8 thoughts on “The Great Copyright Crackup”
  1. Monoculture. Potato blight. Catastrophe.

    Alright, I may be pushing the analogy, but….by the time empire is created, the seeds of its own destruction are blossoming. The Way The World Works, monocultures do not survive.

    In the beginning when outrageous applications of capital were required to create an industry – like the music industry – a reasonable amount of protection seemed reasonable so that unreasonable actions did not diminish the wealth created and the industry could grow and prosper.

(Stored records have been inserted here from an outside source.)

File: config.mk
export PLATFORM = sky130hd
export DESIGN_NAME = tick_count_decimal_formatter
export DESIGN_NICKNAME = d
export VERILOG_FILES = /design/src/rtl/tcdf_pkg.sv /design/src/rtl/tcdf_front.sv /design/src/rtl/tcdf_queue.sv /design/src/rtl/tcdf_back.sv /design/src/rtl/tick_count_decimal_formatter.sv
export SDC_FILE = /design/constraint.sdc
export NUM_CORES = 1
export LEC_CHECK = 0
export BUFFER_PORTS_ARGS = -buffer_cell sky130_fd_sc_hd__buf_2
export CAP_MARGIN = 10
export CORE_AREA = 3 3 245 247
export CTS_BUF_LIST = sky130_fd_sc_hd__clkbuf_2
export CTS_CLUSTER_SIZE = 14
export DETAILED_ROUTE_END_ITERATION = 7
export DIE_AREA = 0 0 248 250
export SLEW_MARGIN = 25
export SYNTH_ARGS = -nofsm -noshare
export SYNTH_HDL_FRONTEND = slang
export SYNTH_HIERARCHICAL = 1
export SYNTH_SLANG_ARGS = --single-unit
File: constraint.sdc
create_clock -name aclk -period 13.55 [get_ports aclk]
set_input_delay 2.0325 -clock aclk [delete_from_list [all_inputs] [get_ports aclk]]
set_output_delay 2.0325 -clock aclk [all_outputs]
set_load 0.1 [all_outputs]
File: src/rtl/tcdf_pkg.sv
`default_nettype none
// ----------------------------------------------------------------------------
// tcdf_pkg
// Shared types, character codes and helpers for the tick count formatter.
// ----------------------------------------------------------------------------
package tcdf_pkg;

    localparam int TICK_W      = 20;
    localparam int CHAR_W      = 8;
    localparam int MIN_W       = 8;
    localparam int BCD_DIGITS  = 7;
    localparam int BCD_W       = 4 * BCD_DIGITS;
    localparam int CNT_W       = 5;
    localparam int NUM_SLOTS   = 10;
    localparam int SLOT_W      = 4;
    localparam int QUEUE_DEPTH = 2;
    localparam int QPTR_W      = 1;
    localparam int QCNT_W      = 2;

    // 6000 is 16 times 375. The minute count is ((ticks >> 4) * 89479) >> 25,
    // which is exact for every 16-bit value of ticks >> 4.
    localparam int PRE_SHIFT   = 4;
    localparam int QIN_W       = TICK_W - PRE_SHIFT;
    localparam int RECIP_W     = 17;
    localparam int RECIP_SHIFT = 25;
    localparam int PROD_W      = QIN_W + RECIP_W;

    localparam logic [RECIP_W-1:0] RECIP_375     = 17'd89479;
    localparam logic [CNT_W-1:0]   LAST_STEP     = CNT_W'(TICK_W - 1);
    localparam logic [SLOT_W-1:0]  LAST_SLOT     = SLOT_W'(NUM_SLOTS - 1);
    localparam logic [TICK_W-1:0]  TICKS_PER_MIN = 20'd6000;

    localparam logic [CHAR_W-1:0] CH_CR    = 8'h0D;
    localparam logic [CHAR_W-1:0] CH_LF    = 8'h0A;
    localparam logic [CHAR_W-1:0] CH_COLON = 8'h3A;
    localparam logic [CHAR_W-1:0] CH_POINT = 8'h2E;
    localparam logic [CHAR_W-1:0] CH_ONE   = 8'h31;
    localparam logic [CHAR_W-1:0] CH_TWO   = 8'h32;
    localparam logic [CHAR_W-1:0] CH_THREE = 8'h33;
    localparam logic [CHAR_W-1:0] CH_QUIT  = 8'h71;
    localparam logic [3:0]        DIGIT_HI = 4'h3;

    typedef struct packed {
        logic [CHAR_W-1:0] command_char;
        logic [TICK_W-1:0] tick_count;
    } tcdf_in_t;

    typedef struct packed {
        logic [CHAR_W-1:0] out_char;
        logic              last_char;
    } tcdf_out_t;

    typedef enum logic [1:0] {
        CMD_MMSS,
        CMD_POINT,
        CMD_RAW,
        CMD_QUIT
    } tcdf_cmd_t;

    typedef struct packed {
        tcdf_cmd_t         cmd;
        logic [TICK_W-1:0] ticks;
    } tcdf_job_t;

    typedef enum logic [2:0] {
        ST_IDLE,
        ST_DIV,
        ST_XFER,
        ST_CONV,
        ST_EMIT
    } tcdf_state_t;

    // Shift-and-add-3 conversion of one byte into three BCD digits.
    function automatic logic [11:0] byte_to_bcd(input logic [MIN_W-1:0] value);
        logic [11:0]      bcd;
        logic [MIN_W-1:0] bin;
        bcd = '0;
        bin = value;
        for (int i = 0; i < MIN_W; i++) begin
            for (int d = 0; d < 3; d++) begin
                if (bcd[4*d +: 4] >= 4'd5) begin
                    bcd[4*d +: 4] = bcd[4*d +: 4] + 4'd3;
                end
            end
            bcd = {bcd[10:0], bin[MIN_W-1]};
            bin = {bin[MIN_W-2:0], 1'b0};
        end
        return bcd;
    endfunction

endpackage
`default_nettype wire

File: src/rtl/tcdf_front.sv
`default_nettype none
// ----------------------------------------------------------------------------
// tcdf_front
// Accepts command transactions, decodes them and holds the halted flag.
// ----------------------------------------------------------------------------
module tcdf_front (
    input  wire logic                aclk,
    input  wire logic                aresetn,
    input  wire logic                s_valid,
    output logic                     s_ready,
    input  tcdf_pkg::tcdf_in_t       s_data,
    output logic                     push_valid,
    input  wire logic                push_ready,
    output tcdf_pkg::tcdf_job_t      push_job
);
    import tcdf_pkg::*;

    logic      halted_reg;
    logic      halted_next;
    logic      known;
    tcdf_cmd_t cmd;

    always_comb begin
        known = 1'b1;
        cmd   = CMD_RAW;
        case (s_data.command_char)
            CH_ONE:   cmd = CMD_MMSS;
            CH_TWO:   cmd = CMD_POINT;
            CH_THREE: cmd = CMD_RAW;
            CH_QUIT:  cmd = CMD_QUIT;
            default:  known = 1'b0;
        endcase
    end

    // Unknown commands and everything after quit are taken and dropped.
    assign push_valid     = s_valid && known && !halted_reg;
    assign s_ready        = push_ready || !known || halted_reg;
    assign push_job.cmd   = cmd;
    assign push_job.ticks = s_data.tick_count;

    assign halted_next = halted_reg || (push_valid && push_ready && cmd == CMD_QUIT);

    always_ff @(posedge aclk) begin
        if (!aresetn) begin
            halted_reg <= 1'b0;
        end else begin
            halted_reg <= halted_next;
        end
    end

endmodule
`default_nettype wire

File: src/rtl/tcdf_queue.sv
`default_nettype none
// ----------------------------------------------------------------------------
// tcdf_queue
// Two-entry queue of decoded jobs between the front and back parts.
// ----------------------------------------------------------------------------
module tcdf_queue (
    input  wire logic                aclk,
    input  wire logic                aresetn,
    input  wire logic                push_valid,
    output logic                     push_ready,
    input  tcdf_pkg::tcdf_job_t      push_job,
    output logic                     pop_valid,
    input  wire logic                pop_ready,
    output tcdf_pkg::tcdf_job_t      pop_job
);
    import tcdf_pkg::*;

    tcdf_job_t         entry_reg [QUEUE_DEPTH];
    logic [QPTR_W-1:0] wr_ptr_reg;
    logic [QPTR_W-1:0] wr_ptr_next;
    logic [QPTR_W-1:0] rd_ptr_reg;
    logic [QPTR_W-1:0] rd_ptr_next;
    logic [QCNT_W-1:0] count_reg;
    logic [QCNT_W-1:0] count_next;
    logic              do_push;
    logic              do_pop;

    assign push_ready = count_reg != QCNT_W'(QUEUE_DEPTH);
    assign pop_valid  = count_reg != '0;
    assign pop_job    = entry_reg[rd_ptr_reg];
    assign do_push    = push_valid && push_ready;
    assign do_pop     = pop_valid && pop_ready;

    always_comb begin
        wr_ptr_next = do_push ? wr_ptr_reg + QPTR_W'(1) : wr_ptr_reg;
        rd_ptr_next = do_pop  ? rd_ptr_reg + QPTR_W'(1) : rd_ptr_reg;
        count_next  = count_reg;
        if (do_push && !do_pop) begin
            count_next = count_reg + QCNT_W'(1);
        end else if (do_pop && !do_push) begin
            count_next = count_reg - QCNT_W'(1);
        end
    end

    always_ff @(posedge aclk) begin
        if (!aresetn) begin
            wr_ptr_reg <= '0;
            rd_ptr_reg <= '0;
            count_reg  <= '0;
        end else begin
            wr_ptr_reg <= wr_ptr_next;
            rd_ptr_reg <= rd_ptr_next;
            count_reg  <= count_next;
        end
    end

    always_ff @(posedge aclk) begin
        if (do_push) begin
            entry_reg[wr_ptr_reg] <= push_job;
        end
    end

endmodule
`default_nettype wire

File: src/rtl/tcdf_back.sv
`default_nettype none
// ----------------------------------------------------------------------------
// tcdf_back
// Divides, converts to decimal and streams the response characters.
// ----------------------------------------------------------------------------
module tcdf_back (
    input  wire logic                aclk,
    input  wire logic                aresetn,
    input  wire logic                pop_valid,
    output logic                     pop_ready,
    input  tcdf_pkg::tcdf_job_t      pop_job,
    output logic                     m_valid,
    input  wire logic                m_ready,
    output tcdf_pkg::tcdf_out_t      m_data
);
    import tcdf_pkg::*;

    tcdf_state_t       state_reg;
    tcdf_state_t       state_next;
    tcdf_cmd_t         cmd_reg;
    tcdf_cmd_t         cmd_next;
    logic [TICK_W-1:0] shift_reg;
    logic [TICK_W-1:0] shift_next;
    logic [BCD_W-1:0]  bcd_reg;
    logic [BCD_W-1:0]  bcd_next;
    logic [MIN_W-1:0]  min_reg;
    logic [MIN_W-1:0]  min_next;
    logic [CNT_W-1:0]  cnt_reg;
    logic [CNT_W-1:0]  cnt_next;
    logic [SLOT_W-1:0] slot_reg;
    logic [SLOT_W-1:0] slot_next;
    logic              m_valid_reg;
    logic              m_valid_next;
    tcdf_out_t         m_data_reg;
    tcdf_out_t         m_data_next;

    logic              out_free;
    logic              load;
    logic [PROD_W-1:0] div_prod;
    logic [TICK_W-1:0] min_ticks;
    logic [TICK_W-1:0] rem_calc;
    logic [BCD_W-1:0]  bcd_adj;
    logic [11:0]       min_bcd;
    logic [BCD_DIGITS-1:0] nz;
    logic [CHAR_W-1:0] slot_char [NUM_SLOTS];
    logic [NUM_SLOTS-1:0] emask;

    assign out_free = !m_valid_reg || m_ready;
    assign m_valid  = m_valid_reg;
    assign m_data   = m_data_reg;

    // Minute count by reciprocal multiplication, then the ticks left over.
    assign div_prod  = PROD_W'(shift_reg[TICK_W-1:PRE_SHIFT]) * PROD_W'(RECIP_375);
    assign min_ticks = TICK_W'(min_reg) * TICKS_PER_MIN;
    assign rem_calc  = shift_reg - min_ticks;

    always_comb begin
        for (int d = 0; d < BCD_DIGITS; d++) begin
            bcd_adj[4*d +: 4] = (bcd_reg[4*d +: 4] >= 4'd5) ?
                                bcd_reg[4*d +: 4] + 4'd3 : bcd_reg[4*d +: 4];
        end
    end

    // Place tests: a place is shown when any digit at or above it is nonzero.
    always_comb begin
        logic acc;
        acc = 1'b0;
        for (int k = BCD_DIGITS - 1; k >= 0; k--) begin
            acc   = acc || (bcd_reg[4*k +: 4] != 4'd0);
            nz[k] = acc;
        end
    end

    assign min_bcd = byte_to_bcd(min_reg);

    // Character template of the response, one slot per possible character.
    always_comb begin
        for (int s = 0; s < NUM_SLOTS; s++) begin
            slot_char[s] = {DIGIT_HI, 4'd0};
        end
        emask        = '0;
        slot_char[0] = CH_CR;
        slot_char[1] = CH_LF;
        slot_char[2] = CH_CR;
        emask[1:0]   = 2'b11;
        emask[2]     = cmd_reg != CMD_QUIT;
        case (cmd_reg)
            CMD_MMSS: begin
                slot_char[3] = {DIGIT_HI, min_bcd[7:4]};
                emask[3]     = min_reg >= MIN_W'(10);
                slot_char[4] = {DIGIT_HI, min_bcd[3:0]};
                emask[4]     = min_reg != '0;
                slot_char[5] = CH_COLON;
                emask[5]     = 1'b1;
                slot_char[6] = {DIGIT_HI, bcd_reg[15:12]};
                emask[6]     = bcd_reg[15:12] != 4'd0;
                slot_char[7] = {DIGIT_HI, bcd_reg[11:8]};
                emask[7]     = bcd_reg[15:8] != 8'd0;
            end
            CMD_POINT: begin
                for (int k = 2; k < 6; k++) begin
                    slot_char[8-k] = {DIGIT_HI, bcd_reg[4*k +: 4]};
                    emask[8-k]     = nz[k];
                end
                slot_char[7] = CH_POINT;
                emask[7]     = 1'b1;
                for (int k = 0; k < 2; k++) begin
                    slot_char[9-k] = {DIGIT_HI, bcd_reg[4*k +: 4]};
                    emask[9-k]     = nz[k];
                end
            end
            CMD_RAW: begin
                for (int k = 0; k < 6; k++) begin
                    slot_char[8-k] = {DIGIT_HI, bcd_reg[4*k +: 4]};
                    emask[8-k]     = nz[k];
                end
            end
            default: begin
            end
        endcase
    end

    // Next state.
    always_comb begin
        state_next = state_reg;
        case (state_reg)
            ST_IDLE: begin
                if (pop_valid) begin
                    case (pop_job.cmd)
                        CMD_MMSS: state_next = ST_DIV;
                        CMD_QUIT: state_next = ST_EMIT;
                        default:  state_next = ST_CONV;
                    endcase
                end
            end
            ST_DIV:  state_next = ST_XFER;
            ST_XFER: state_next = ST_CONV;
            ST_CONV: begin
                if (cnt_reg == LAST_STEP) begin
                    state_next = ST_EMIT;
                end
            end
            ST_EMIT: begin
                if (out_free && slot_reg == LAST_SLOT) begin
                    state_next = ST_IDLE;
                end
            end
            default: state_next = ST_IDLE;
        endcase
    end

    // Outputs and datapath.
    always_comb begin
        pop_ready  = 1'b0;
        cmd_next   = cmd_reg;
        shift_next = shift_reg;
        bcd_next   = bcd_reg;
        min_next   = min_reg;
        cnt_next   = cnt_reg;
        slot_next  = slot_reg;
        load       = 1'b0;
        case (state_reg)
            ST_IDLE: begin
                pop_ready = 1'b1;
                if (pop_valid) begin
                    cmd_next   = pop_job.cmd;
                    shift_next = pop_job.ticks;
                    bcd_next   = '0;
                    cnt_next   = '0;
                    slot_next  = '0;
                end
            end
            ST_DIV: begin
                min_next = div_prod[RECIP_SHIFT +: MIN_W];
            end
            ST_XFER: begin
                // Convert the ticks left over after the whole minutes.
                shift_next = rem_calc;
                bcd_next   = '0;
                cnt_next   = '0;
            end
            ST_CONV: begin
                bcd_next   = {bcd_adj[BCD_W-2:0], shift_reg[TICK_W-1]};
                shift_next = {shift_reg[TICK_W-2:0], 1'b0};
                cnt_next   = (cnt_reg == LAST_STEP) ? '0 : cnt_reg + CNT_W'(1);
            end
            ST_EMIT: begin
                if (out_free) begin
                    load      = emask[slot_reg];
                    slot_next = (slot_reg == LAST_SLOT) ? '0 : slot_reg + SLOT_W'(1);
                end
            end
            default: begin
            end
        endcase
    end

    always_comb begin
        m_valid_next = load || (m_valid_reg && !m_ready);
        m_data_next  = m_data_reg;
        if (load) begin
            m_data_next.out_char  = slot_char[slot_reg];
            m_data_next.last_char = (emask >> slot_reg) == NUM_SLOTS'(1);
        end
    end

    always_ff @(posedge aclk) begin
        if (!aresetn) begin
            state_reg   <= ST_IDLE;
            cnt_reg     <= '0;
            slot_reg    <= '0;
            m_valid_reg <= 1'b0;
        end else begin
            state_reg   <= state_next;
            cnt_reg     <= cnt_next;
            slot_reg    <= slot_next;
            m_valid_reg <= m_valid_next;
        end
    end

    always_ff @(posedge aclk) begin
        cmd_reg    <= cmd_next;
        shift_reg  <= shift_next;
        bcd_reg    <= bcd_next;
        min_reg    <= min_next;
        m_data_reg <= m_data_next;
    end

    a_rem_below_divisor : assert property (@(posedge aclk) disable iff (!aresetn)
        (state_reg == ST_XFER) |-> (min_ticks <= shift_reg && rem_calc < TICKS_PER_MIN))
        else $error("leftover ticks are not below one minute");

    a_step_count_range : assert property (@(posedge aclk) disable iff (!aresetn)
        (state_reg == ST_CONV) |-> (cnt_reg <= LAST_STEP))
        else $error("iteration counter ran past the last step");

    a_idle_after_emit : assert property (@(posedge aclk) disable iff (!aresetn)
        (state_reg == ST_EMIT && out_free && slot_reg == LAST_SLOT)
        |=> (state_reg == ST_IDLE && slot_reg == '0))
        else $error("emit phase did not end after the last slot");

endmodule
`default_nettype wire

File: src/rtl/tick_count_decimal_formatter.sv
`default_nettype none
// ----------------------------------------------------------------------------
// tick_count_decimal_formatter
// Answers command characters with a text line built from a tick count.
// ----------------------------------------------------------------------------
//
//   Channel  Direction  Payload                               Handshake
//   s_       in         command_char[8], tick_count[20]       s_valid / s_ready
//   m_       out        out_char[8], last_char[1]             m_valid / m_ready
//
// The front part decodes each command transaction in its accept cycle.
// Unknown characters, and every transaction after a quit command, are
// accepted and dropped. Known commands go into a two-entry job queue.
// For '1' the back part loads the job, finds the minutes by a reciprocal
// multiply, takes the leftover ticks, runs a 20-step binary to BCD
// conversion and steps through ten character slots. '2' and '3' skip the
// minute steps, and 'q' goes from the load straight to the slots.
// The character slots share the output register; a stalled m_ready holds
// the back part while the front keeps filling the queue. Reset clears the
// halted flag, the queue and the back part's control state.
//
// ----------------------------------------------------------------------------
module tick_count_decimal_formatter (
    input  wire logic                aclk,
    input  wire logic                aresetn,
    input  wire logic                s_valid,
    output logic                     s_ready,
    input  tcdf_pkg::tcdf_in_t       s_data,
    output logic                     m_valid,
    input  wire logic                m_ready,
    output tcdf_pkg::tcdf_out_t      m_data
);
    import tcdf_pkg::*;

    // Front to queue.
    logic      push_valid;
    logic      push_ready;
    tcdf_job_t push_job;

    // Queue to back.
    logic      pop_valid;
    logic      pop_ready;
    tcdf_job_t pop_job;

    // Decodes commands and tracks whether a quit has been seen.
    tcdf_front u_front (
        .aclk       (aclk),
        .aresetn    (aresetn),
        .s_valid    (s_valid),
        .s_ready    (s_ready),
        .s_data     (s_data),
        .push_valid (push_valid),
        .push_ready (push_ready),
        .push_job   (push_job)
    );

    // Lets a new command be taken while a response is still streaming out.
    tcdf_queue u_queue (
        .aclk       (aclk),
        .aresetn    (aresetn),
        .push_valid (push_valid),
        .push_ready (push_ready),
        .push_job   (push_job),
        .pop_valid  (pop_valid),
        .pop_ready  (pop_ready),
        .pop_job    (pop_job)
    );

    // Works out the decimal digits and sends one transaction per character.
    tcdf_back u_back (
        .aclk      (aclk),
        .aresetn   (aresetn),
        .pop_valid (pop_valid),
        .pop_ready (pop_ready),
        .pop_job   (pop_job),
        .m_valid   (m_valid),
        .m_ready   (m_ready),
        .m_data    (m_data)
    );

endmodule
`default_nettype wire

    Back in the day it was impossible to imagine that the recorded song I bought wasn’t now my property, just as buying a book or a newspaper made it mine. Now I’m told by my publishing friends that book is but a temporary possession and does not convey rights of ownership…it’s not really “my book” you see. The publishing house has merely assigned rights of temporary usage.

    What the…?

    When two deck cassette recorders arrived and we began copying music and trading tapes nobody in the industry said boo. When video recorders made it possible for us to record videos and swap them around, nobody in the industry said boo. So how is it with the advent of P2P networks and digital formats suddenly all of us are criminals and thieves and Bad People?

    This is the way a monoculture dies. Trying to defend empire when it is already crumbling. We haven’t seen the bug yet that blights the entire RIAA and ASCAP crop of potatoes, but it’s coming.


  2. I agree with the thrust of your comments, SS, but is it really the case that “nobody said boo” about two-deck recorders? Even then, there were definitely “substantial non-infringing uses” for them. Are they really the same as Grokster?

  3. Beats me. So, the double deck is out of the picture. I cannot grasp how using Grokster to find music another person wants to share is any different than my pal down the hall giving me a mix-tape of his favorite songs.

    Except this – I have friend who is profoundly at the center of IT issues. The central point seems to be that the industry did not act aggressively when their were self-limiting costs for reproduction; but when reproduction costs are effectively zero (digital) this crossed their threshold of tolerance.

    This is to me, and it seems the majority, to be disingenuous. If it was theft back then, they did not establish the proper principle when they could have. Now that the barn is on fire how can they – on principled, moral grounds – make the argument that Back Then it was alright, but Today, sharing music is not?

    No disrespect to you, sir, seriously. But I also realize that these distinctions are nonsense to a plaintiff’s counsel. The point is to win, and to win so big that the other party is crushed for all time. But to the mass of people who’ve been sharing their music…whoops, made a mistake….is it “my music”? Or, am I but temporarily assigned rights of use but not of ownership? Anyway, the majority of people who are quite innocently sharing their favorite music with each other do not understand these distinctions.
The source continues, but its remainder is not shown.